The aim of this engagement was to assist Envirobank’s internal resources improve and review existing and emerging information security risks across the business.
Established in 2008, Envirobank is an Indigenous-owned company that’s committed to achieving positive environmental and social impact by incentivising bottle and can recycling. It operates in the Return and Earn Scheme in NSW, Containers for Change Scheme in QLD and all other deposit markets. The schemes are designed to make it easy and financially rewarding for people, schools, community groups and businesses to recycle beverage containers using our reverse vending machines, automated depots, smart pods and rewards platforms.

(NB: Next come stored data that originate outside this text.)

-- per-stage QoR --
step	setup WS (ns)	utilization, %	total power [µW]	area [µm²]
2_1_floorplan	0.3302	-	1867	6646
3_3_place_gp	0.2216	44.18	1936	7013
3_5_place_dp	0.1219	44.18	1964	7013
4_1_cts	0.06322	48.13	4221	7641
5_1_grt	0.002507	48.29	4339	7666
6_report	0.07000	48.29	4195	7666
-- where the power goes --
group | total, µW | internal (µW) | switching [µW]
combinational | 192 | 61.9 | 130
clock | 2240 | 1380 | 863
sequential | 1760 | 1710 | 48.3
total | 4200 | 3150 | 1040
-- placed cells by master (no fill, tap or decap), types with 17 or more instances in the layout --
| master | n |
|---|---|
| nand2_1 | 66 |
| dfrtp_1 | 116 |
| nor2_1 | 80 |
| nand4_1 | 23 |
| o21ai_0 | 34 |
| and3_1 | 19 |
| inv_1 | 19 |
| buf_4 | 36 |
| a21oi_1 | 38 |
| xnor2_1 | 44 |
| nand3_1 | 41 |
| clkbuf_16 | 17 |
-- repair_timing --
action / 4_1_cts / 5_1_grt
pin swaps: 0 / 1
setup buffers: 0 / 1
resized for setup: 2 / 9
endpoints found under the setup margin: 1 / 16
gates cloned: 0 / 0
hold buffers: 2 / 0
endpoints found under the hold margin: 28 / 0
**src/rtl/slice_cfg_loader.sv**
```systemverilog
// -----------------------------------------------------------------------------
// slice_cfg_loader
//
// Writer side of the logic-slice LUT configuration interface. Collects
// byte-wide configuration frames from a host over a valid/ready stream and
// serially shifts the two LUT INIT values of each frame, MSB first, into the
// configuration chain of the addressed slice.
//
// Frame: byte0 = slice address, byte1 = LUT1 INIT, byte2 = LUT2 INIT,
//        byte3 = parity (byte0 ^ byte1 ^ byte2) when SLICE_CFG_PARITY_EN is
//        defined. Without the macro frames are three bytes and only an
//        out-of-range address rejects a frame.
//
// Parameters:
//   NUM_SLICES  number of addressable slices (legal addresses 0..NUM_SLICES-1)
//   LUT_BITS    INIT width per LUT (<= 8, taken from the low bits of a byte)
//
// Ports:
//   CLK       rising-edge clock
//   RST       asynchronous, active-high reset
//   in_data   frame byte from the host
//   in_valid  in_data is valid
//   in_ready  a byte is accepted this cycle (decoded from state, 0 in reset)
//   cfg_sdo   serial configuration bit to the slice chains
//   cfg_en    shift enable for the selected chain
//   cfg_sel   one-hot slice select, valid while cfg_en=1
//   busy      frame in progress (any state other than WAIT_ADDR)
//   done      one-cycle pulse after the last bit has been shifted
//   err       one-cycle pulse on a rejected frame
// -----------------------------------------------------------------------------
module slice_cfg_loader #(
   parameter int NUM_SLICES = 4,
   parameter int LUT_BITS   = 8
) (
   input  logic                  CLK,
   input  logic                  RST,
   input  logic [7:0]            in_data,
   input  logic                  in_valid,
   output logic                  in_ready,
   output logic                  cfg_sdo,
   output logic                  cfg_en,
   output logic [NUM_SLICES-1:0] cfg_sel,
   output logic                  busy,
   output logic                  done,
   output logic                  err
);

   localparam int                WORD_BITS = 2 * LUT_BITS;
   localparam int                CNT_W     = $clog2(WORD_BITS);
   localparam logic [CNT_W-1:0]  LAST_BIT  = CNT_W'(WORD_BITS - 1);

   typedef enum logic [2:0] {
      WAIT_ADDR,
      GET_L1,
      GET_L2,
`ifdef SLICE_CFG_PARITY_EN
      GET_PAR,
`endif
      SHIFT,
      FINISH
   } state_t;

   state_t                  state_q, state_d;
   logic [7:0]              addr_q, addr_d;
   logic                    bad_q, bad_d;
   logic [7:0]              lut1_q, lut1_d;
`ifdef SLICE_CFG_PARITY_EN
   logic [7:0]              lut2_q, lut2_d;
`endif
   logic [WORD_BITS-1:0]    sr_q, sr_d;
   logic [CNT_W-1:0]        cnt_q, cnt_d;
   logic                    cfg_en_q, cfg_en_d;
   logic [NUM_SLICES-1:0]   cfg_sel_q, cfg_sel_d;
   logic                    busy_q, busy_d;
   logic                    done_q, done_d;
   logic                    err_q, err_d;

   logic                    accept_state;
   logic                    xfer;
   logic                    frame_end;
   logic                    frame_ok;
   logic [WORD_BITS-1:0]    load_word;
   logic [NUM_SLICES-1:0]   sel_dec;

   // in_ready is the only unregistered output; gating with RST keeps it low
   // while the state register is held in WAIT_ADDR by reset.
   always_comb begin
      accept_state = (state_q == WAIT_ADDR) || (state_q == GET_L1) || (state_q == GET_L2);
`ifdef SLICE_CFG_PARITY_EN
      accept_state = accept_state || (state_q == GET_PAR);
`endif
   end

   assign in_ready = accept_state && !RST;
   assign xfer     = in_valid && in_ready;

   always_comb begin
      sel_dec = '0;
      for (int i = 0; i < NUM_SLICES; i++) begin
         sel_dec[i] = (int'(addr_q) == i);
      end
   end

   always_comb begin
      // NOTE: every signal driven here gets a default first, so no path
      // through the case statement can leave one unassigned and infer a latch.
      state_d   = state_q;
      addr_d    = addr_q;
      bad_d     = bad_q;
      lut1_d    = lut1_q;
`ifdef SLICE_CFG_PARITY_EN
      lut2_d    = lut2_q;
`endif
      sr_d      = sr_q;
      cnt_d     = cnt_q;
      cfg_en_d  = cfg_en_q;
      cfg_sel_d = cfg_sel_q;
      done_d    = 1'b0;
      err_d     = 1'b0;
      frame_end = 1'b0;
      frame_ok  = 1'b0;
      load_word = '0;

      case (state_q)
         WAIT_ADDR: begin
            if (xfer) begin
               // A bad address is only flagged here; the rest of the frame is
               // still consumed so the host's byte stream stays aligned.
               addr_d  = in_data;
               bad_d   = (int'(in_data) >= NUM_SLICES);
               state_d = GET_L1;
            end
         end
         GET_L1: begin
            if (xfer) begin
               lut1_d  = in_data;
               state_d = GET_L2;
            end
         end
         GET_L2: begin
            if (xfer) begin
`ifdef SLICE_CFG_PARITY_EN
               lut2_d  = in_data;
               state_d = GET_PAR;
`else
               frame_end = 1'b1;
               frame_ok  = !bad_q;
               load_word = {lut1_q[LUT_BITS-1:0], in_data[LUT_BITS-1:0]};
`endif
            end
         end
`ifdef SLICE_CFG_PARITY_EN
         GET_PAR: begin
            if (xfer) begin
               frame_end = 1'b1;
               frame_ok  = !bad_q && (in_data == (addr_q ^ lut1_q ^ lut2_q));
               load_word = {lut1_q[LUT_BITS-1:0], lut2_q[LUT_BITS-1:0]};
            end
         end
`endif
         SHIFT: begin
            // Zero fill leaves the register cleared once all bits are out, so
            // cfg_sdo idles low between frames.
            sr_d = sr_q << 1;
            if (cnt_q == LAST_BIT) begin
               state_d   = FINISH;
               cfg_en_d  = 1'b0;
               cfg_sel_d = '0;
               done_d    = 1'b1;
            end else begin
               cnt_d = cnt_q + CNT_W'(1);
            end
         end
         FINISH: begin
            state_d = WAIT_ADDR;
         end
         default: begin
            state_d = WAIT_ADDR;
         end
      endcase

      // Check step, taken on the edge that accepts the last frame byte: a
      // good frame presents its first bit in the very next cycle.
      if (frame_end) begin
         if (frame_ok) begin
            state_d   = SHIFT;
            sr_d      = load_word;
            cnt_d     = '0;
            cfg_en_d  = 1'b1;
            cfg_sel_d = sel_dec;
         end else begin
            state_d = FINISH;
            err_d   = 1'b1;
         end
      end

      busy_d = (state_d != WAIT_ADDR);
   end

   // NOTE: state is updated with non-blocking assignments so every register
   // samples the values from before the edge, independent of statement order.
   always_ff @(posedge CLK or posedge RST) begin
      if (RST) begin
         state_q   <= WAIT_ADDR;
         addr_q    <= '0;
         bad_q     <= 1'b0;
         lut1_q    <= '0;
`ifdef SLICE_CFG_PARITY_EN
         lut2_q    <= '0;
`endif
         sr_q      <= '0;
         cnt_q     <= '0;
         cfg_en_q  <= 1'b0;
         cfg_sel_q <= '0;
         busy_q    <= 1'b0;
         done_q    <= 1'b0;
         err_q     <= 1'b0;
      end else begin
         state_q   <= state_d;
         addr_q    <= addr_d;
         bad_q     <= bad_d;
         lut1_q    <= lut1_d;
`ifdef SLICE_CFG_PARITY_EN
         lut2_q    <= lut2_d;
`endif
         sr_q      <= sr_d;
         cnt_q     <= cnt_d;
         cfg_en_q  <= cfg_en_d;
         cfg_sel_q <= cfg_sel_d;
         busy_q    <= busy_d;
         done_q    <= done_d;
         err_q     <= err_d;
      end
   end

   assign cfg_sdo = sr_q[WORD_BITS-1];
   assign cfg_en  = cfg_en_q;
   assign cfg_sel = cfg_sel_q;
   assign busy    = busy_q;
   assign done    = done_q;
   assign err     = err_q;

endmodule

```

Operating and employing over 100+ staff comes with significant challenges. One of the main difficulties is being able to identify and mitigate risks associated with the organisation. In addition, the organisation’s main focus is to help improve the environment whilst understanding the importance of IT Security.

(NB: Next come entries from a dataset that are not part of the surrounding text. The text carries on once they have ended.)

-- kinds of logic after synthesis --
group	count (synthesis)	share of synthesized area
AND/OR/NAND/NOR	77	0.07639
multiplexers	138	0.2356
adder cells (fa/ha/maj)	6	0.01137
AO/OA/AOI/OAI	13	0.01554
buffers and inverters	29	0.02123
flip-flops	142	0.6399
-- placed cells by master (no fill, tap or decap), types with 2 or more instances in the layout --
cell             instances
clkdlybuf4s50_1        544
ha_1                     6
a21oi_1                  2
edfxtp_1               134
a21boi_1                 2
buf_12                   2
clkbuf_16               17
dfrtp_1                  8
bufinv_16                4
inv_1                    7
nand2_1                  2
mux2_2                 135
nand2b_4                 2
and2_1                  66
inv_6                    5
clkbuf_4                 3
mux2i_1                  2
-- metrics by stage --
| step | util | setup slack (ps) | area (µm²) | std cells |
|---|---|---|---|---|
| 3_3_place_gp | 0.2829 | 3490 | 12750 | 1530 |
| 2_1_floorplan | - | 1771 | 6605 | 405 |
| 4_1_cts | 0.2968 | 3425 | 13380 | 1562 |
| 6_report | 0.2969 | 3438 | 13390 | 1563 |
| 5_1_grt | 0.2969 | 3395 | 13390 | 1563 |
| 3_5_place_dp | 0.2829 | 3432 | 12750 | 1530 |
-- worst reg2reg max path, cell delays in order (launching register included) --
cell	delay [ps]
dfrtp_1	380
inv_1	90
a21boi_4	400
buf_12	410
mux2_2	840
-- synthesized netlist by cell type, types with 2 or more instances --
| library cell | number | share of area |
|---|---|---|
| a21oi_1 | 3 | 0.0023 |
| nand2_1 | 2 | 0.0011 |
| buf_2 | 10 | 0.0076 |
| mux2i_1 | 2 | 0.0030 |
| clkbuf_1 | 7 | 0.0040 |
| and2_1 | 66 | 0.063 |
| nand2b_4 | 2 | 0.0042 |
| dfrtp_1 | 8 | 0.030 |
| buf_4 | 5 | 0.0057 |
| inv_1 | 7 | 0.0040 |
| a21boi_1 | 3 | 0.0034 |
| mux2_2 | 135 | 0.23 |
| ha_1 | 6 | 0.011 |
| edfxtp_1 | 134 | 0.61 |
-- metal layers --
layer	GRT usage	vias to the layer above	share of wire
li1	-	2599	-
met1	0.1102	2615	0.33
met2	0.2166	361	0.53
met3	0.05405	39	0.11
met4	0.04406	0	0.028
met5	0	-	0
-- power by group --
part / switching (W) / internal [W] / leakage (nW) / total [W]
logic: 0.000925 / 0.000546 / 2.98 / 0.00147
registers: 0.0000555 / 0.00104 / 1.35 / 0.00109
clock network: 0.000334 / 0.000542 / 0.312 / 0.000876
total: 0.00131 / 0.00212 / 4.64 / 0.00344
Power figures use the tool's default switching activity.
**src/rtl/ps2_pkg.sv**
```systemverilog
// Shared definitions for the PS/2 keyboard receiver and the downstream key mapper.
package ps2_pkg;

    typedef enum logic [1:0] {
        ST_IDLE   = 2'd0,
        ST_DATA   = 2'd1,
        ST_PARITY = 2'd2,
        ST_STOP   = 2'd3
    } ps2_state_e;

    localparam int FRAME_DATA_BITS = 8;

    // Set-2 scan codes used by the game controls; right paddle keys arrive E0-prefixed.
    localparam logic [7:0] SC_BREAK       = 8'hF0;
    localparam logic [7:0] SC_EXTENDED    = 8'hE0;
    localparam logic [7:0] SC_PADDLE_L_UP = 8'h1D;
    localparam logic [7:0] SC_PADDLE_L_DN = 8'h1B;
    localparam logic [7:0] SC_PADDLE_R_UP = 8'h75;
    localparam logic [7:0] SC_PADDLE_R_DN = 8'h72;

    function automatic logic odd_parity_ok(input logic [7:0] d, input logic p);
        return (^d) ^ p;
    endfunction

endpackage

```
**src/rtl/ps2_line_filter.sv**
```systemverilog
// Two-flop synchronizer plus a run-length filter for one PS/2 line; flags 1->0 transitions
// of the filtered level with a single-cycle strobe.
module ps2_line_filter #(
    parameter int FILTER_LEN = 8
) (
    input  logic clk_vga,
    input  logic rst,
    input  logic line_i,
    output logic level_o,
    output logic fe_o
);

    localparam int CW = (FILTER_LEN > 1) ? $clog2(FILTER_LEN) : 1;
    localparam logic [CW-1:0] CNT_LAST = CW'(FILTER_LEN - 1);

    logic [1:0]    sync_q;
    logic          level_q;
    logic          fe_q;
    logic [CW-1:0] cnt_q;

    always_ff @(posedge clk_vga) begin
        if (rst) begin
            sync_q  <= 2'b11;
            level_q <= 1'b1;
            fe_q    <= 1'b0;
            cnt_q   <= '0;
        end else begin
            sync_q <= {sync_q[0], line_i};
            fe_q   <= 1'b0;
            if (sync_q[1] == level_q) begin
                cnt_q <= '0;
            end else if (cnt_q == CNT_LAST) begin
                // FILTER_LEN consecutive differing samples: accept the new level
                level_q <= sync_q[1];
                fe_q    <= level_q;
                cnt_q   <= '0;
            end else begin
                cnt_q <= cnt_q + 1'b1;
            end
        end
    end

    assign level_o = level_q;
    assign fe_o    = fe_q;

endmodule

```
**src/rtl/ps2_rx.sv**
```systemverilog
// PS/2 device-to-host frame receiver (receive only) on clk_vga.
// Define PS2_RX_TIMEOUT_EN to abort partial frames after TIMEOUT_CYCLES without a falling edge.
//
// state     | meaning
// ST_IDLE   | waiting for a start bit on the next falling edge
// ST_DATA   | shifting in 8 data bits, LSB first
// ST_PARITY | capturing the odd-parity bit
// ST_STOP   | checking stop bit and parity, then publishing the byte
module ps2_rx
    import ps2_pkg::*;
#(
    parameter int FILTER_LEN     = 8,
    parameter int TIMEOUT_CYCLES = 5000
) (
    input  logic       clk_vga,
    input  logic       rst,
    input  logic       ps2_clk_in,
    input  logic       ps2_dat_in,
    output logic [7:0] data,
    output logic       data_valid,
    output logic       parity_err,
    output logic       frame_err,
    output logic       busy
);

    logic       clk_fe;
    logic       clk_level_unused;
    logic [1:0] dat_sync_q;
    logic       dat_s;

    ps2_state_e state_q;
    logic [2:0] bit_cnt_q;
    logic [7:0] shreg_q;
    logic       par_q;
    logic [7:0] data_q;
    logic       valid_q;
    logic       perr_q;
    logic       ferr_q;
    logic       expired;

    ps2_line_filter #(.FILTER_LEN(FILTER_LEN)) u_clk_filter (
        .clk_vga (clk_vga),
        .rst     (rst),
        .line_i  (ps2_clk_in),
        .level_o (clk_level_unused),
        .fe_o    (clk_fe)
    );

    always_ff @(posedge clk_vga) begin
        if (rst) dat_sync_q <= 2'b11;
        else     dat_sync_q <= {dat_sync_q[0], ps2_dat_in};
    end
    assign dat_s = dat_sync_q[1];

`ifdef PS2_RX_TIMEOUT_EN
    logic [12:0] wdog_q;

    always_ff @(posedge clk_vga) begin
        if (rst || clk_fe || state_q == ST_IDLE) wdog_q <= '0;
        else                                     wdog_q <= wdog_q + 1'b1;
    end
    assign expired = (state_q != ST_IDLE) && (wdog_q == 13'(TIMEOUT_CYCLES - 1));
`else
    logic [12:0] timeout_unused;
    assign timeout_unused = 13'(TIMEOUT_CYCLES);
    assign expired        = 1'b0;
`endif

    always_ff @(posedge clk_vga) begin
        if (rst) begin
            state_q   <= ST_IDLE;
            bit_cnt_q <= '0;
            shreg_q   <= '0;
            par_q     <= 1'b0;
            data_q    <= '0;
            valid_q   <= 1'b0;
            perr_q    <= 1'b0;
            ferr_q    <= 1'b0;
        end else begin
            valid_q <= 1'b0;
            perr_q  <= 1'b0;
            ferr_q  <= 1'b0;
            // a falling edge in the expiry cycle wins over the watchdog
            if (clk_fe) begin
                unique case (state_q)
                    ST_IDLE: begin
                        if (!dat_s) begin
                            state_q   <= ST_DATA;
                            bit_cnt_q <= '0;
                        end else begin
                            ferr_q <= 1'b1;
                        end
                    end
                    ST_DATA: begin
                        shreg_q <= {dat_s, shreg_q[7:1]};
                        if (bit_cnt_q == 3'(FRAME_DATA_BITS - 1)) state_q <= ST_PARITY;
                        else bit_cnt_q <= bit_cnt_q + 1'b1;
                    end
                    ST_PARITY: begin
                        par_q   <= dat_s;
                        state_q <= ST_STOP;
                    end
                    ST_STOP: begin
                        if (!dat_s) begin
                            ferr_q <= 1'b1;
                        end else if (odd_parity_ok(shreg_q, par_q)) begin
                            data_q  <= shreg_q;
                            valid_q <= 1'b1;
                        end else begin
                            perr_q <= 1'b1;
                        end
                        state_q <= ST_IDLE;
                    end
                    default: state_q <= ST_IDLE;
                endcase
            end else if (expired) begin
                ferr_q  <= 1'b1;
                state_q <= ST_IDLE;
            end
        end
    end

    assign data       = data_q;
    assign data_valid = valid_q;
    assign parity_err = perr_q;
    assign frame_err  = ferr_q;
    assign busy       = (state_q != ST_IDLE);

endmodule

```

While Envirobank already had some capabilities to assess its own risk appetite, it also needed to ensure that its risk approach followed industry standards. Envirobank sought an external cybersecurity vendor in Gridware that could identify any potential security vulnerabilities and provide a roadmap on how best to tackle these issues.

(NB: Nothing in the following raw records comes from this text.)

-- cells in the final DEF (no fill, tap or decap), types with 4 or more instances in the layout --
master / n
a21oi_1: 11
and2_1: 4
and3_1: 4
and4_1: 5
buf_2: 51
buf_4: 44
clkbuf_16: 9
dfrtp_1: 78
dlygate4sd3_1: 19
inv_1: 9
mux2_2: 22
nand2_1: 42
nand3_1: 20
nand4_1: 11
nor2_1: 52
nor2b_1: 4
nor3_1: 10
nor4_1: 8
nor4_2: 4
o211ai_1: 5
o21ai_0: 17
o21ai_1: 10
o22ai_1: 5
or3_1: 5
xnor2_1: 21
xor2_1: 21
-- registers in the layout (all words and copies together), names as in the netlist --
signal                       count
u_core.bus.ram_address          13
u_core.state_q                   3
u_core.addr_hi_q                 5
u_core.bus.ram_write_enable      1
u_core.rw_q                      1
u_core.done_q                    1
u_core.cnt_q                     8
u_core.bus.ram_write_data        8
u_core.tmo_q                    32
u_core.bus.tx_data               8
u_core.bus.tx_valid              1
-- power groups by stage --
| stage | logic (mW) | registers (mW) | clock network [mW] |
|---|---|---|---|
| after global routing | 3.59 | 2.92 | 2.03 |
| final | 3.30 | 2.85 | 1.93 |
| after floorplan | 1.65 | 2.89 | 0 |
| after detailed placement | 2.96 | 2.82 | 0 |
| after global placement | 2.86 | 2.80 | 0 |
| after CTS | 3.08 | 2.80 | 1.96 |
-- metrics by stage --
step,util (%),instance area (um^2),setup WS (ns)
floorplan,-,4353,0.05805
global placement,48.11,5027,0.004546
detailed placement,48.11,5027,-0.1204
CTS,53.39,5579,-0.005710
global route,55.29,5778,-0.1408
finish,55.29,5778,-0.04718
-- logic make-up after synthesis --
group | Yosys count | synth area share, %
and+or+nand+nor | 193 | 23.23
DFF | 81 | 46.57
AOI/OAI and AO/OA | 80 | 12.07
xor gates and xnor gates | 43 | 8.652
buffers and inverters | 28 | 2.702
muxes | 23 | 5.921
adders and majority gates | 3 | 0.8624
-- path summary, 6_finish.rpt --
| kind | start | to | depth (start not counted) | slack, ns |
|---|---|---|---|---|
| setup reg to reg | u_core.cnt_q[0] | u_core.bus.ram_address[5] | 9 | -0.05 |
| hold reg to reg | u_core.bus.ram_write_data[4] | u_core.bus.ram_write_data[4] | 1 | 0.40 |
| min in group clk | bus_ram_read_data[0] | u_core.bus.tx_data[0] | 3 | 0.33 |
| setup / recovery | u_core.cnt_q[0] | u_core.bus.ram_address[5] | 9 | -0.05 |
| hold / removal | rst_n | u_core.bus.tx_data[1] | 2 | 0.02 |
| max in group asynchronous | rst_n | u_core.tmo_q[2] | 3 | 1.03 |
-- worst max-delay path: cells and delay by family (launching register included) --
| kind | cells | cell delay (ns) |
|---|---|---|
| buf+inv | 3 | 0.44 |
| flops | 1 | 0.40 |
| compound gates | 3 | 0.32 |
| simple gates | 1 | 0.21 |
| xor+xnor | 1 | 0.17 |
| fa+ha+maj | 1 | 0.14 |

The review covered four key areas of IT risk as recommended by Gridware, which include security, availability, performance and regulatory compliance.
Gridware conducted a risk assessment based on ISO27001 and industry best practices by conducting various workshops with Envirobank’ s key stakeholders. The report provided a risk treatment plan for all risks identified, which enabled Envirobank to implement controls to mitigate these risks and improve its security posture to align with best practices. These IT security risks were prioritised due to the increased level of threat they pose to organisations and helped Gridware determine Envirobank’s current cybersecurity posture.
Gridware assessed Envirobank’s current information security cyber maturity standings and provided it with recommendations and remediation plans to mitigate these risks. It provided a realistic Roadmap which enabled Envirobank to take a systematic approach to its information assets.